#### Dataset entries

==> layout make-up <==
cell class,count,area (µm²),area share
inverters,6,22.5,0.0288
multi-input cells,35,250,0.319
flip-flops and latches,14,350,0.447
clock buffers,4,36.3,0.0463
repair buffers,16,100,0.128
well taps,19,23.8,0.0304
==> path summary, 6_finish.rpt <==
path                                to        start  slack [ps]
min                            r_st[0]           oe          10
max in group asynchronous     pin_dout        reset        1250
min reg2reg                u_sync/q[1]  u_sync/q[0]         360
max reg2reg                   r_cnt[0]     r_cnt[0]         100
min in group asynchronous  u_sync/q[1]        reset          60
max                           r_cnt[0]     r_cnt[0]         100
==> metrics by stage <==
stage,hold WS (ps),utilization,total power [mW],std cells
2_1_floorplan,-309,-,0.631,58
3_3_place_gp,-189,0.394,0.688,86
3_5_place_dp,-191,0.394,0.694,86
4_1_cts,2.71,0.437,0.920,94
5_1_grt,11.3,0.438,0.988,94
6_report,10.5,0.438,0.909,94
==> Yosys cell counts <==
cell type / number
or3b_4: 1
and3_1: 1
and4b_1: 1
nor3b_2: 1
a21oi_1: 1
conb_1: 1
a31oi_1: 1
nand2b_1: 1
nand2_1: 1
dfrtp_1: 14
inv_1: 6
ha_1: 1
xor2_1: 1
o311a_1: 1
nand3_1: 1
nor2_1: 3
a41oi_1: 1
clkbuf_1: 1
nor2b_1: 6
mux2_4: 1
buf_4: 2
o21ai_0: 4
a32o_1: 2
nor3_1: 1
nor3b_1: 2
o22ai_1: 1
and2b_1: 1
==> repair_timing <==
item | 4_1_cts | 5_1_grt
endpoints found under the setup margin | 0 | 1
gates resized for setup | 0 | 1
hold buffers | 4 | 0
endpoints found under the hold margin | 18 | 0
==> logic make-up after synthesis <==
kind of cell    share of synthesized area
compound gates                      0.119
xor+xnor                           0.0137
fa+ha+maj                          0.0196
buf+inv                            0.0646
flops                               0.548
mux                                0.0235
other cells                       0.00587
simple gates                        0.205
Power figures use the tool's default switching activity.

#### ABOUT THIS EXERCISE
The whole set of records needs to be written out exactly.

#### SOLUTION
==> layout make-up <==
cell class,count,area (µm²),area share
inverters,6,22.5,0.0288
multi-input cells,35,250,0.319
flip-flops and latches,14,350,0.447
clock buffers,4,36.3,0.0463
repair buffers,16,100,0.128
well taps,19,23.8,0.0304
==> path summary, 6_finish.rpt <==
path                                to        start  slack [ps]
min                            r_st[0]           oe          10
max in group asynchronous     pin_dout        reset        1250
min reg2reg                u_sync/q[1]  u_sync/q[0]         360
max reg2reg                   r_cnt[0]     r_cnt[0]         100
min in group asynchronous  u_sync/q[1]        reset          60
max                           r_cnt[0]     r_cnt[0]         100
==> metrics by stage <==
stage,hold WS (ps),utilization,total power [mW],std cells
2_1_floorplan,-309,-,0.631,58
3_3_place_gp,-189,0.394,0.688,86
3_5_place_dp,-191,0.394,0.694,86
4_1_cts,2.71,0.437,0.920,94
5_1_grt,11.3,0.438,0.988,94
6_report,10.5,0.438,0.909,94
==> Yosys cell counts <==
cell type / number
or3b_4: 1
and3_1: 1
and4b_1: 1
nor3b_2: 1
a21oi_1: 1
conb_1: 1
a31oi_1: 1
nand2b_1: 1
nand2_1: 1
dfrtp_1: 14
inv_1: 6
ha_1: 1
xor2_1: 1
o311a_1: 1
nand3_1: 1
nor2_1: 3
a41oi_1: 1
clkbuf_1: 1
nor2b_1: 6
mux2_4: 1
buf_4: 2
o21ai_0: 4
a32o_1: 2
nor3_1: 1
nor3b_1: 2
o22ai_1: 1
and2b_1: 1
==> repair_timing <==
item | 4_1_cts | 5_1_grt
endpoints found under the setup margin | 0 | 1
gates resized for setup | 0 | 1
hold buffers | 4 | 0
endpoints found under the hold margin | 18 | 0
==> logic make-up after synthesis <==
kind of cell    share of synthesized area
compound gates                      0.119
xor+xnor                           0.0137
fa+ha+maj                          0.0196
buf+inv                            0.0646
flops                               0.548
mux                                0.0235
other cells                       0.00587
simple gates                        0.205
Power figures use the tool's default switching activity.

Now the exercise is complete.